Regarding indirect costs, one study conducted in Italy, the UK, and the US reported that the mean number of days spent on disease- management was approximately 3–5 days per month [29], consistent with the results of our study. Compared with caregivers, adult patients were reported to have lower productivity loss despite having to spend more hours in the hospital, which might be because adult patients had a poor earning capacity due to frequent sickness. In addition, patients missed work due to illness, and caregivers missed work to care for patients, including sickness and life care; therefore, caregivers were associated with more total days of lost wages. Some studies reported that caregivers’ burden was high, which was consistent with our results [21, 29].

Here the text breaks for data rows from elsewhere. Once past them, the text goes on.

`src/rtl/rom_upload.sv`:
```
// rom_upload: serves HPS ioctl upload reads by fetching bytes from boot, character and cartridge memories
//   CLK_SYS, RST_N        : system clock, asynchronous active-low reset
//   IOCTL_UPLOAD/INDEX/RD/ADDR : HPS upload session, image index, read strobe, byte address
//   IOCTL_DIN, IOCTL_WAIT : byte returned to the HPS, stall while a read is in flight
//   ROMRD_SEL_*/ADDR/REQ  : memory arbiter read request (target, local address, level request)
//   ROMRD_ACK/DATA        : arbiter acknowledge with read data
//   ROMRD_ERR             : sticky timeout flag, cleared by reset or a new upload session
module rom_upload #(
  parameter logic [15:0] UPLOAD_INDEX = 16'h0000,
  parameter logic [26:0] CART_LIMIT = 27'h20000,
  parameter int TIMEOUT = 255
) (
  input  logic        CLK_SYS,
  input  logic        RST_N,
  input  logic        IOCTL_UPLOAD,
  input  logic [15:0] IOCTL_INDEX,
  input  logic        IOCTL_RD,
  input  logic [26:0] IOCTL_ADDR,
  output logic [7:0]  IOCTL_DIN,
  output logic        IOCTL_WAIT,
  output logic        ROMRD_SEL_BOOT,
  output logic        ROMRD_SEL_CHR,
  output logic        ROMRD_SEL_CART,
  output logic [16:0] ROMRD_ADDR,
  output logic        ROMRD_REQ,
  input  logic        ROMRD_ACK,
  input  logic [7:0]  ROMRD_DATA,
  output logic        ROMRD_ERR
);
  typedef enum logic [1:0] {IDLE, REQ, DONE} state_t;
  localparam logic [15:0] LAST = 16'(TIMEOUT - 1);
  state_t state, state_n;
  logic [7:0] din_n;
  logic wait_n, req_n, err_n, upload_q, hit, is_boot, is_chr;
  logic [2:0] sel, sel_n;
  logic [16:0] addr_n;
  logic [15:0] cnt, cnt_n;
  assign hit = IOCTL_INDEX == UPLOAD_INDEX && IOCTL_ADDR < CART_LIMIT;
  assign is_boot = IOCTL_ADDR < 27'h1000;
  assign is_chr = IOCTL_ADDR < 27'h1400;
  assign {ROMRD_SEL_BOOT, ROMRD_SEL_CHR, ROMRD_SEL_CART} = sel;
  always_comb begin
    state_n = state;
    din_n = IOCTL_DIN;
    wait_n = IOCTL_WAIT;
    req_n = ROMRD_REQ;
    sel_n = sel;
    addr_n = ROMRD_ADDR;
    cnt_n = cnt;
    err_n = IOCTL_UPLOAD && !upload_q ? 1'b0 : ROMRD_ERR;
    case (state)
      IDLE: if (IOCTL_RD && IOCTL_UPLOAD) begin
        wait_n = 1'b1;
        if (hit) begin
          state_n = REQ;
          req_n = 1'b1;
          cnt_n = '0;
          sel_n = is_boot ? 3'b100 : is_chr ? 3'b010 : 3'b001;
          addr_n = is_boot ? {5'b0, IOCTL_ADDR[11:0]} : is_chr ? {7'b0, IOCTL_ADDR[9:0]} : IOCTL_ADDR[16:0];
        end else begin
          state_n = DONE;
          din_n = 8'hFF;
        end
      end
      REQ: begin
        cnt_n = cnt + 16'd1;
        if (!IOCTL_UPLOAD) begin
          // session ended mid-read: drop everything, keep the last byte
          state_n = IDLE;
          req_n = 1'b0;
          sel_n = '0;
          wait_n = 1'b0;
        end else if (ROMRD_ACK || cnt == LAST) begin
          // an ACK on the timeout cycle still delivers its data
          state_n = DONE;
          req_n = 1'b0;
          sel_n = '0;
          din_n = ROMRD_ACK ? ROMRD_DATA : 8'hFF;
          err_n = ROMRD_ACK ? err_n : 1'b1;
        end
      end
      DONE: begin
        state_n = IDLE;
        wait_n = 1'b0;
      end
      default: state_n = IDLE;
    endcase
  end
  always_ff @(posedge CLK_SYS or negedge RST_N) begin
    if (!RST_N) begin
      state <= IDLE;
      IOCTL_DIN <= 8'hFF;
      IOCTL_WAIT <= 1'b0;
      ROMRD_REQ <= 1'b0;
      sel <= '0;
      ROMRD_ADDR <= '0;
      ROMRD_ERR <= 1'b0;
      cnt <= '0;
      upload_q <= 1'b0;
    end else begin
      state <= state_n;
      IOCTL_DIN <= din_n;
      IOCTL_WAIT <= wait_n;
      ROMRD_REQ <= req_n;
      sel <= sel_n;
      ROMRD_ADDR <= addr_n;
      ROMRD_ERR <= err_n;
      cnt <= cnt_n;
      upload_q <= IOCTL_UPLOAD;
    end
  end
endmodule
```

This study has some limitations. First, the sample size was relatively small. Due to the lack of epidemiological data at a national level and the effects of rather scattered patient residence, COVID-19, and patients’ reluctance to participate, data collection was challenging. However, because β-thalassaemia is a regional rare disease, β-thalassaemia major is only one of three main forms, and surviving adult patients are an even smaller group, the sample size for adult patients with β-thalassaemia major was relatively representative in this study. Second, snowball sampling, as nonprobability sampling, was conducted and responders who voluntarily participate might represent a more compliant and motivated patient in general, owing to the unclear prevalence; therefore, it might not be possible to generalize to all patients. In addition, there was recall bias because the findings relied on responders’ self-reports, sotwo strict quality control interviews were conducted, and the annual direct medical cost and lifetime treatment cost were calculated according to the clinical guideline. Finally, limited published studies or reports were encountered on thalassaemia epidemiology data, age-specific weight, and survival rate; hence, we used data from published studies outside mainland China and expert opinions from clinicians.

Conclusion

Patients with β-thalassaemia major often encounter a substantial economic burden in mainland China. Direct medical cost was the main driver of the total cost, with blood transfusion and iron chelation therapy as the most expensive components of direct medical cost. It was estimated that the undiscounted and discounted (5% discount rate) total lifetime treatment costs were $518,871 and $163,441, respectively. In addition, using real-world data, adult patients with β-thalassaemia major weighing 56 kg, were associated with a $2,764 increase in the annual direct medical cost estimated based on the clinical guideline; that is, in the real world, the treatment was underutilized compared with the recommendations from the clinical guideline. Efforts must be made to improve patients’ compliance with blood transfusion and iron chelation therapy, facilitate better societal awareness, and help policymakers develop effective strategies to reduce the burden and prevalence of thalassaemia.